## STORED DATA
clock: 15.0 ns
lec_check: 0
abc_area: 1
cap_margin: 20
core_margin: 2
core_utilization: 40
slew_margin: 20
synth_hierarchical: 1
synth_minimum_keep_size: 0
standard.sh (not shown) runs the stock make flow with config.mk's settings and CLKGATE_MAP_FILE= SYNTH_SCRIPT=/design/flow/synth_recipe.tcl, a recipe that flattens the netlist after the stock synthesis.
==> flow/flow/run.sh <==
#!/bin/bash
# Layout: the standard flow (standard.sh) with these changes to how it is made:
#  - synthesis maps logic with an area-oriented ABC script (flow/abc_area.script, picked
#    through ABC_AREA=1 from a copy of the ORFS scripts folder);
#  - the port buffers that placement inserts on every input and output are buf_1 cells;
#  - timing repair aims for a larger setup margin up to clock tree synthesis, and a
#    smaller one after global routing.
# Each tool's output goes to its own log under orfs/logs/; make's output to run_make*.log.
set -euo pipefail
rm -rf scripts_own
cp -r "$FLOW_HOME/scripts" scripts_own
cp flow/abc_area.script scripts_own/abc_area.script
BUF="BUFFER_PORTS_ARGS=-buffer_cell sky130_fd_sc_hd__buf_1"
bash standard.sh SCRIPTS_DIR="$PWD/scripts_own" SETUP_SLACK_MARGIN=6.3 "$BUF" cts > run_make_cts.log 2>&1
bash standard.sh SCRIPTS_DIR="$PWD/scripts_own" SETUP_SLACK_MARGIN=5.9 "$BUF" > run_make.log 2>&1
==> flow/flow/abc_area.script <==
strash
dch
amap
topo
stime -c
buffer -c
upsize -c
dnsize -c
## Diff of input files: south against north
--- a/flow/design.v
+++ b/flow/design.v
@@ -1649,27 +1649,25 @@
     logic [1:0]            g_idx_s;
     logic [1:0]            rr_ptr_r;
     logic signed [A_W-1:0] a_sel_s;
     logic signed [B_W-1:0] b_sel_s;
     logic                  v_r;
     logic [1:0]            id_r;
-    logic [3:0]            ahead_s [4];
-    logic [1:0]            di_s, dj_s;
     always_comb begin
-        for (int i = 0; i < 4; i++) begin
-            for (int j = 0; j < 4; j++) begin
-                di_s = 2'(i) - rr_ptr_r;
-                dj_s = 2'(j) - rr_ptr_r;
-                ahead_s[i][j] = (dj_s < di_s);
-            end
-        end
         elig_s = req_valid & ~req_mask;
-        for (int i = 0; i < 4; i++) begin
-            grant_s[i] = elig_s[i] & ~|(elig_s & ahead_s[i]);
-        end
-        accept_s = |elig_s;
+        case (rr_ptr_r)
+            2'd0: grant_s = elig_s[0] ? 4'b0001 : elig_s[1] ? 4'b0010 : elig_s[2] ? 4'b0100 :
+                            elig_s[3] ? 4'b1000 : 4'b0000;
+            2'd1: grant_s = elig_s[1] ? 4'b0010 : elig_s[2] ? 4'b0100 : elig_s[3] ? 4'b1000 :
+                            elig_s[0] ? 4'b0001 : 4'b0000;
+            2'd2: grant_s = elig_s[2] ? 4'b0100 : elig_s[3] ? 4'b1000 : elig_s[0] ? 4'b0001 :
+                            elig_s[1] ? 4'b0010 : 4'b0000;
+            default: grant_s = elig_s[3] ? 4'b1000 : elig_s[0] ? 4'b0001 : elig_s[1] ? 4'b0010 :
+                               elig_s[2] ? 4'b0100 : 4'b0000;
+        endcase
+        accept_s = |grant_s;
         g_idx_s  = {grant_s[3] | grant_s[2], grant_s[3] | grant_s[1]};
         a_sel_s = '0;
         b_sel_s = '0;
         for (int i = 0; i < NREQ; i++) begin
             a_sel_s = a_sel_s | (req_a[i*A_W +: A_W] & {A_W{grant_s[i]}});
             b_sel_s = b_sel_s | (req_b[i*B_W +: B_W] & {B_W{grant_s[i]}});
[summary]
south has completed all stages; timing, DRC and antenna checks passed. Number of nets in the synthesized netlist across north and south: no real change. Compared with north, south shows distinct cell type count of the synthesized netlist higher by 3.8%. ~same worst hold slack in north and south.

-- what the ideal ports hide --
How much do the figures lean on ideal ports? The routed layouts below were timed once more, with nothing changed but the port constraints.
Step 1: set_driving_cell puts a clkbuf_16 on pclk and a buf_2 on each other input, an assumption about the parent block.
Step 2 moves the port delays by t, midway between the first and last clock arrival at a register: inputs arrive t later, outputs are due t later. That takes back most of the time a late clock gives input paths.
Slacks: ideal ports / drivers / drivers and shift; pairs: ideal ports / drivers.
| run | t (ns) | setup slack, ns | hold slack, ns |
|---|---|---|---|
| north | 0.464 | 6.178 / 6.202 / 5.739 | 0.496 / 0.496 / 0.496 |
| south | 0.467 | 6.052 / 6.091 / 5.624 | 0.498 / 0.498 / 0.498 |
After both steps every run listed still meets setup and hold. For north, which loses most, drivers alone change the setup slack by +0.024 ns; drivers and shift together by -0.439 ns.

## YOUR INSTRUCTIONS
When the string "clock" appears in a line of the records above, that line is to be copied.

## OUTPUT
clock: 15.0 ns
#  - timing repair aims for a larger setup margin up to clock tree synthesis, and a
Step 2 moves the port delays by t, midway between the first and last clock arrival at a register: inputs arrive t later, outputs are due t later. That takes back most of the time a late clock gives input paths.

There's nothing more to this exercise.